*TASK REQUIREMENTS*
Exactly as written, copy the lines of the data below from the first through the one containing "run <= 1'b0;".

*DATASET EXCERPTS*
This is an optimization exercise on Yosys and OpenROAD, whose aim is small area, not a production implementation.
Function was checked by simulation only, so behaviour that the tests miss may differ from the original.
No activity file was given, so power comes from the tool's default toggle rates.

## try-pepper
==> flow/design.v <==
module ltt_timer (
    input  wire clk,
    input  wire rst,
    input  wire do_wait,      
    input  wire long,         
    input  wire last,         
    output wire busy,
    output wire irq
);
    reg        run;
    reg        if_flag;
    localparam [14:0] INV = 15'b010101010101010;
    reg  [14:0] lfr;
    wire [14:0] lf = lfr ^ INV;
    wire at_short = !lf[0] && !lf[2] && lf[4] && lf[6] && lf[7] && !lf[8] && !lf[9] &&
                    lf[10] && lf[12] && !lf[14];
    wire at_long  = lf[0] && !lf[1] && lf[2] && lf[3] && lf[4] && lf[5] && !lf[6] &&
                    !lf[7] && !lf[8] && lf[10] && lf[11] && !lf[12] && !lf[13] && lf[14];
    wire fire = run && (long ? at_long : at_short);
    assign busy      = run;
    assign irq       = if_flag;
    always @(posedge clk) begin
        if (rst) begin
            run     <= 1'b0;
            if_flag <= 1'b0;
        end else begin
            if_flag <= fire;
            if (if_flag && last)
                run <= 1'b0;
            if (do_wait)
                run <= 1'b1;
        end
    end
    always @(posedge clk) begin
        if (do_wait || fire)
            lfr <= INV;
        else
            lfr <= {lf[13:0], !(lf[14] ^ lf[13])} ^ INV;
    end
endmodule
module ltt_uart_tx (
    input  wire clk,
    input  wire rst,
    input  wire load,
    input  wire d0,        
    output wire ready,
    output wire txd
);
    reg [3:0] bitn;        
    localparam [6:0] INV = 7'b0101010;
    reg  [6:0] baudr;
    wire [6:0] baud = baudr ^ INV;
    reg       v;
    wire busy = !(bitn[3] && bitn[1]);
    wire wrap = !baud[0] && !baud[1] && baud[2] && !baud[3] && baud[4] && baud[5] && !baud[6];
    assign ready = !busy;
    wire bitv = (bitn == 4'd1 && v) || bitn == 4'd5 || bitn == 4'd6 || bitn == 4'd9;
    assign txd = !busy || bitv;
    always @(posedge clk) begin
        if (rst) begin
            bitn <= 4'd10;
        end else if (load && !busy) begin
            bitn <= 4'd0;
        end else if (busy && wrap) begin
            bitn <= bitn + 4'd1;
        end
    end
    always @(posedge clk) begin
        if (load && !busy) begin
            baudr <= INV;
            v    <= d0;
        end else if (wrap) begin
            baudr <= INV;
        end else begin
            baudr <= {baud[5:0], !(baud[6] ^ baud[5])} ^ INV;
        end
    end
endmodule
module ltt_uart_rx (
    input  wire       clk,
    input  wire       rst,
    input  wire       rxd,
    output wire       valid,
    output reg  [7:0] data
);
    reg       s1, s2;
    reg [3:0] bitn;        
    localparam [6:0] INV = 7'b0101010;
    reg  [6:0] baudr;
    wire [6:0] baud = baudr ^ INV;
    wire idle  = &bitn[3:1];           
    assign valid = idle && !bitn[0];
    wire hit51  = !baud[0] && !baud[1] && !baud[4] && baud[5];
    wire hit103 = !baud[0] && !baud[1] && baud[2] && !baud[3] && baud[4] && baud[5] && !baud[6];
    wire wrap  = (bitn == 4'd0) ? hit51 : hit103;
    always @(posedge clk) begin
        if (rst) begin
            s1    <= 1'b1;
            s2    <= 1'b1;
            bitn  <= 4'd15;
        end else begin
            s1    <= rxd;
            s2    <= s1;
            if (idle) begin
                bitn <= s2 ? 4'd15 : 4'd0;
            end else if (wrap) begin
                if (bitn == 4'd0) begin
                    bitn <= s2 ? 4'd15 : 4'd1;
                end else if (bitn == 4'd9) begin
                    bitn <= s2 ? 4'd14 : 4'd15;
                end else begin
                    bitn <= bitn + 4'd1;
                end
            end
        end
    end
    always @(posedge clk) begin
        if (idle || wrap)
            baudr <= INV;
        else
            baudr <= {baud[5:0], !(baud[6] ^ baud[5])} ^ INV;
        if (!idle && wrap && bitn != 4'd0 && bitn != 4'd9)
            data <= {s2, data[7:1]};
    end
endmodule
module ltt_rx_fifo (
    input  wire       clk,
    input  wire       rst,
    input  wire       push,
    input  wire [7:0] wdata,
    input  wire       pop,      
    output wire [7:0] rdata,
    output wire       empty
);
    reg [63:0] ring;            
    reg [3:0]  wp;
    reg [3:0]  rp;
    reg        pend;            
    wire full    = (wp[2:0] == rp[2:0]) && (wp[3] != rp[3]);
    wire do_push = push && !full;
    wire wr      = pend ? (wp[2:0] == 3'd1) : ((wp[2:0] == 3'd0) && (!full || pop));
    assign empty = (wp == rp);
    assign rdata = ring[rp[2:0]*8 +: 8];
    always @(posedge clk)
        ring <= {wr ? wdata : ring[7:0], ring[63:8]};
    always @(posedge clk) begin
        if (rst) begin
            wp   <= 4'd0;
            rp   <= 4'd0;
            pend <= 1'b0;
        end else begin
            wp <= do_push ? wp : wp - 4'd1;
            rp <= pop ? rp : rp - 4'd1;
            if (do_push)
                pend <= 1'b1;
            else if (wr)
                pend <= 1'b0;
        end
    end
endmodule
module ltt_ctrl (
    input  wire       clk,
    input  wire       rst,
    input  wire       rxd,
    output wire       txd,
    output wire [1:0] motor,
    output wire       alarm,
    output wire       irq,
    output reg        st_req,
    output wire       st_we,
    output wire [7:0] st_addr,
    output wire [7:0] st_wdata,
    input  wire       st_ack,
    input  wire [7:0] st_rdata
);
    localparam [4:0] S_BOOT = 5'd0,  S_WAIT = 5'd1,
                     S_RXS  = 5'd2,  S_RXV  = 5'd3,      
                     S_L0S  = 5'd4,  S_L0V  = 5'd5,      
                     S_LPS  = 5'd6,  S_LPV  = 5'd7,      
                     S_ENS  = 5'd8,  S_ENV  = 5'd9,      
                     S_SEND = 5'd10,
                     S_O0  = 5'd11, S_O1A = 5'd12, S_O1B = 5'd13, S_O2 = 5'd14, S_O3 = 5'd15,
                     S_O4  = 5'd16, S_O5  = 5'd17, S_O6  = 5'd18, S_O7A = 5'd19, S_O7B = 5'd20,
                     S_O8  = 5'd21,
                     S_L0  = 5'd22, S_L1A = 5'd23, S_L1B = 5'd24, S_L2A = 5'd25, S_L2B = 5'd26,
                     S_L3A = 5'd27, S_L3B = 5'd28, S_L4A = 5'd29, S_L4B = 5'd30, S_L5 = 5'd31;
    reg [4:0] st;
    reg [3:0] n;            
    reg [3:0] pwlen;
    reg       match;
    reg [71:0] pbuf;        
    wire in_rx   = (st == S_RXS || st == S_RXV);
    wire in_l0   = (st == S_L0S || st == S_L0V);
    wire in_loop = (st == S_LPS || st == S_LPV);
    reg  is_wait, t_long, t_last;
    wire t_busy;
    ltt_timer u_timer (
        .clk       (clk),
        .rst       (rst),
        .do_wait   (is_wait && !t_busy),
        .long      (t_long),
        .last      (t_last),
        .busy      (t_busy),
        .irq       (irq)
    );
    wire tx_ready;
    ltt_uart_tx u_tx (
        .clk   (clk),
        .rst   (rst),
        .load  (st == S_SEND),
        .d0    (match),
        .ready (tx_ready),
        .txd   (txd)
    );
    wire       rx_valid;
    wire [7:0] rx_data;
    ltt_uart_rx u_rx (
        .clk   (clk),
        .rst   (rst),
        .rxd   (rxd),
        .valid (rx_valid),
        .data  (rx_data)
    );
    wire [7:0] q_data;
    wire       q_empty;
    wire       q_pop = !q_empty && (st == S_WAIT || in_rx);
    ltt_rx_fifo u_rxq (
        .clk   (clk),
        .rst   (rst),
        .push  (rx_valid),
        .wdata (rx_data),
        .pop   (q_pop),
        .rdata (q_data),
        .empty (q_empty)
    );
    reg [7:0] pb;
    integer j;
    always @(*) begin
        pb = 8'd0;
        for (j = 0; j < 9; j = j + 1)
            if (n == j)
                pb = pb | pbuf[8*j +: 8];
    end
    assign st_we    = !st[0];
    assign st_addr  = {alarm, alarm, st_req, alarm, n};
    assign st_wdata = pb;
    assign motor    = {st == S_O7A || st == S_O7B || st == S_O8,
                       st == S_O1A || st == S_O1B || st == S_O2};
    assign alarm    = (st >= S_L1A);
    always @(*) begin
        t_long  = st == S_O1A || st == S_O1B || st == S_O7A || st == S_O7B ||
                  (st >= S_L1A && st <= S_L4B);
        is_wait = t_long || (st >= S_O3 && st <= S_O5);
        t_last  = (st >= S_O3 && st <= S_O5) || st == S_O1B || st == S_O7B || st == S_L1B ||
                  st == S_L2B || st == S_L3B || st == S_L4B;
    end
    always @(posedge clk) begin
        if (rst) begin
            st     <= S_BOOT;
            pwlen  <= 4'd0;
            st_req <= 1'b0;
        end else begin
            case (st)
                S_BOOT: st <= S_WAIT;
                S_WAIT: if (!q_empty) begin
                    case (q_data)
                        8'h30: st <= S_RXS;
                        8'h31: st <= S_RXV;
                        8'h32: st <= S_O0;
                        8'h33: st <= S_L0;
                        default: ;
                    endcase
                end
                S_RXS, S_RXV: if (!q_empty) begin
                    if (q_data == 8'h00)
                        st <= {st[4:1] + 4'd1, st[0]};
                    else if (n == 4'd9)
                        st <= S_WAIT;
                end
                S_L0S: begin
                    pwlen <= n;
                    st    <= S_LPS;
                end
                S_L0V:  st <= S_LPV;
                S_LPS, S_LPV: begin
                    if (st_req) begin
                        if (st_ack)
                            st_req <= 1'b0;
                    end else if (n == pwlen) begin
                        st <= {st[4:1] + 4'd1, st[0]};
                    end else begin
                        st_req <= 1'b1;
                    end
                end
                S_ENS:  st <= S_WAIT;
                S_ENV:  st <= S_SEND;
                S_SEND: if (tx_ready) st <= S_WAIT;
                S_O8, S_L5: st <= S_WAIT;
                default: begin
                    if (!is_wait || irq)
                        st <= st + 5'd1;
                end
            endcase
        end
    end
    integer k;
    always @(posedge clk) begin
        if (st == S_WAIT)
            n <= 4'd0;
        if (in_rx && !q_empty && q_data != 8'h00 && n != 4'd9) begin
            for (k = 0; k < 9; k = k + 1)
                if (n == k)
                    pbuf[8*k +: 8] <= q_data;
            n       <= n + 4'd1;
        end
        if (in_l0) begin
            match <= (n == pwlen);
            n     <= 4'd0;
        end
        if (in_loop && st_req && st_ack) begin
            n <= n + 4'd1;
            if (st_rdata != pb)
                match <= 1'b0;
        end
    end
endmodule
Settings: LEC_CHECK=0, CAP_MARGIN=20, CORE_MARGIN=2, CORE_UTILIZATION=40, SLEW_MARGIN=20; clock period 10.0 ns.
standard.sh (not shown) runs the stock make flow with config.mk's settings and CLKGATE_MAP_FILE= SYNTH_SCRIPT=/design/flow/synth_recipe.tcl, a recipe that flattens the netlist after the stock synthesis.
==> flow/flow/run.sh <==
#!/bin/bash
# Layout flow: the standard flow (standard.sh) with these changes.
#  - Synthesis: synth_recipe.tcl unchanged except that ABC maps the logic with an
#    area-oriented script and adders are left to ABC (ADDER_MAP_FILE empty).
#    The registers are mapped before ABC runs, so they are the standard
#    synthesis's. Each script in flow/*.abc is tried in a scratch folder and
#    the one giving the smallest synthesized area is used.
#  - Placement: not timing driven (the 10 ns clock leaves ample slack), so
#    it adds no buffers of its own; repair aims 5% below the slew and
#    capacitance limits instead of 20%.
#  - Port buffers: sky130_fd_sc_hd__buf_1.
#  - CTS: clkbuf_4 clusters of at most 10 sinks, no dummy loads.
# Each tool's output stays in the ORFS logs folders; make's output goes to
# synth_<script>.log and flow.log here.
set -euo pipefail
HERE=$(pwd)
best=""
best_area=""
for a in "$HERE"/flow/*.abc; do
  s=$(basename "$a" .abc)
  bash "$HERE/flow/mksynth.sh" "$HERE/synth_recipe.tcl" "$a" "$HERE/synth_$s.tcl"
  if bash "$HERE/standard.sh" WORK_HOME="$HERE/try_$s" SYNTH_SCRIPT="$HERE/synth_$s.tcl" \
      ADDER_MAP_FILE= synth > "$HERE/synth_$s.log" 2>&1; then
    area=$(awk '/Chip area for module/ {print $NF}' "$HERE/try_$s/reports/sky130hd/ltt_ctrl/base/synth_stat.txt" | tail -1)
    echo "$s $area" >> "$HERE/synth_areas.txt"
    if [[ -n "$area" ]] && { [[ -z "$best_area" ]] || awk -v x="$area" -v y="$best_area" 'BEGIN{exit !(x < y)}'; }; then
      best=$s
      best_area=$area
    fi
  fi
done
echo "best $best $best_area" >> "$HERE/synth_areas.txt"
bash "$HERE/standard.sh" \
  SYNTH_SCRIPT="$HERE/synth_$best.tcl" \
  ADDER_MAP_FILE= MIN_BUF_CELL_AND_PORTS="sky130_fd_sc_hd__buf_1 A X" \
  GPL_TIMING_DRIVEN=0 CAP_MARGIN=5 SLEW_MARGIN=5 \
  BUFFER_PORTS_ARGS="-buffer_cell sky130_fd_sc_hd__buf_1" \
  CTS_ARGS="-sink_clustering_enable -repair_clock_nets -sink_clustering_size 9 -sink_clustering_max_diameter 50 -buf_list sky130_fd_sc_hd__clkbuf_4 -dont_use_dummy_load" \
  finish > "$HERE/flow.log" 2>&1
Other scripts of this flow, unchanged in this note and not shown: flow/flow/a3.abc, flow/flow/b3.abc, flow/flow/b6.abc, flow/flow/c1.abc, flow/flow/d3.abc, flow/flow/d4.abc, flow/flow/mksynth.sh, flow/flow/w32.abc
Per the final summary, try-pepper finished and its layout is clean on timing, DRC and antenna.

*EXERCISE ANSWER*
This is an optimization exercise on Yosys and OpenROAD, whose aim is small area, not a production implementation.
Function was checked by simulation only, so behaviour that the tests miss may differ from the original.
No activity file was given, so power comes from the tool's default toggle rates.

## try-pepper
==> flow/design.v <==
module ltt_timer (
    input  wire clk,
    input  wire rst,
    input  wire do_wait,      
    input  wire long,         
    input  wire last,         
    output wire busy,
    output wire irq
);
    reg        run;
    reg        if_flag;
    localparam [14:0] INV = 15'b010101010101010;
    reg  [14:0] lfr;
    wire [14:0] lf = lfr ^ INV;
    wire at_short = !lf[0] && !lf[2] && lf[4] && lf[6] && lf[7] && !lf[8] && !lf[9] &&
                    lf[10] && lf[12] && !lf[14];
    wire at_long  = lf[0] && !lf[1] && lf[2] && lf[3] && lf[4] && lf[5] && !lf[6] &&
                    !lf[7] && !lf[8] && lf[10] && lf[11] && !lf[12] && !lf[13] && lf[14];
    wire fire = run && (long ? at_long : at_short);
    assign busy      = run;
    assign irq       = if_flag;
    always @(posedge clk) begin
        if (rst) begin
            run     <= 1'b0;
            if_flag <= 1'b0;
        end else begin
            if_flag <= fire;
            if (if_flag && last)
                run <= 1'b0;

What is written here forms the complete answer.